Ma invece di confrontare campionati diversi, con difese evidentemente diverse, restringiamo il discorso alla Serie A italiana. Dove il numero uno assoluto del dribbling è il milanista Rafael Leão, con 7,1 dribbling riusciti ogni 100 minuti giocati ed una percentuale di successo del 67,5% sul totale di quelli effettuati. Dietro di lui Jeremie Boga, con 5,80: il giocatore del Sassuolo precede il cagliaritano Nandez a 5,36. Poi via via Felipe Anderson, Nico Gonzalez, Deulofeu, Zambo, Saelemaekers, Zaniolo primo degli italiani a 4,11 e Djuricic a 3,35. Come si nota, si tratta quasi sempre di giocatori che partono dalle fasce o che sviluppano gran parte del loro gioco sulle fasce, come è logico. 

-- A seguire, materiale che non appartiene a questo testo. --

### config.mk
export PLATFORM = sky130hd
export DESIGN_NAME = rlc_um_tx_segmenter
export DESIGN_NICKNAME = d
export VERILOG_FILES = /design/src/sv/rlcum_pkg.sv /design/src/sv/rlc_um_tx_segmenter.sv /design/src/sv/rlcum_cfg.sv /design/src/sv/rlcum_ctrl.sv /design/src/sv/rlcum_dp.sv
export SDC_FILE = /design/constraint.sdc
export NUM_CORES = 2
export LEC_CHECK = 0
export ABC_AREA = 1
export ABC_CLOCK_PERIOD_IN_PS = 14960
export BUFFER_PORTS_ARGS = -buffer_cell sky130_fd_sc_hd__buf_4
export CORE_MARGIN = 4
export CORE_UTILIZATION = 44
export CTS_BUF_LIST = sky130_fd_sc_hd__clkbuf_4
export CTS_CLUSTER_SIZE = 24
export DETAILED_ROUTE_END_ITERATION = 16
export SYNTH_ARGS = -nofsm -noshare
export SYNTH_HDL_FRONTEND = slang
export SYNTH_SLANG_ARGS = --single-unit
### constraint.sdc
create_clock -name clk -period 14.96 [get_ports clk]
set_clock_uncertainty 0.2 [all_clocks]
set_input_delay 0.748 -clock clk [delete_from_list [all_inputs] [get_ports clk]]
set_output_delay 0.748 -clock clk [all_outputs]
set_load 0.01 [all_outputs]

Interessante è notare come in testa a queste classifiche di dribblatori ci siano in ogni campionato, e in particolare nelle cinque leghe top, fuoriclasse, classe media e anche semisconosciuti. Ma certo è che nella graduatoria globale prevalgano personaggi minori, un po' come avveniva nel calcio di una volta quando le piccole squadre nemmeno provavano a costruire e si affidavano a giocate estemporanee dei pochi talenti a disposizione. Certo è, tornando alla Serie A, che i grandi dribblatori si vedono anche senza bisogno di classifiche. E basta vederlo per pochi minuti per capire che Rafael Leão appartiene a questa élite, non sempre amata dagli allenatori che preferiscono parlare di 'giocatori capaci di creare la superiorità numerica'.